++++ INPUT FOR THIS TASK ++++

===== config.mk =====
export PLATFORM = sky130hd
export DESIGN_NAME = midi_note_tone_controller_top_flat
export DESIGN_NICKNAME = d
export VERILOG_FILES = /design/src/hw/rtl/mntc_pkg.sv /design/src/hw/rtl/mntc_ifs.sv /design/src/hw/rtl/midi_note_tone_controller_top.sv /design/src/flat_wrapper.sv
export VERILOG_INCLUDE_DIRS = /design/src /design/src/hw/rtl
export SDC_FILE = /design/constraint.sdc
export NUM_CORES = 1
export LEC_CHECK = 0
export ABC_AREA = 1
export BUFFER_PORTS_ARGS = -buffer_cell sky130_fd_sc_hd__clkbuf_2
export CAP_MARGIN = 20
export CORE_MARGIN = 2
export CORE_UTILIZATION = 52
export DETAILED_ROUTE_END_ITERATION = 10
export GPL_ROUTABILITY_DRIVEN = 1
export PLACE_DENSITY = 0.78
export SYNTH_ARGS = -nofsm -noshare
export SYNTH_HDL_FRONTEND = slang
export SYNTH_SLANG_ARGS = --single-unit

===== constraint.sdc =====
create_clock -name clk -period 3.2 [get_ports clk]
set_clock_uncertainty 0.2 [all_clocks]
set_input_delay 0.48 -clock clk [delete_from_list [all_inputs] [get_ports clk]]
set_output_delay 0.48 -clock clk [all_outputs]
set_load 0.02 [all_outputs]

++++

The line containing "export SYNTH_SLANG_ARGS = --single-unit" begins the span, and the last line of the records above ends it. Return that span exactly, and nothing outside it.

- **TASK RESULT**
export SYNTH_SLANG_ARGS = --single-unit

===== constraint.sdc =====
create_clock -name clk -period 3.2 [get_ports clk]
set_clock_uncertainty 0.2 [all_clocks]
set_input_delay 0.48 -clock clk [delete_from_list [all_inputs] [get_ports clk]]
set_output_delay 0.48 -clock clk [all_outputs]
set_load 0.02 [all_outputs]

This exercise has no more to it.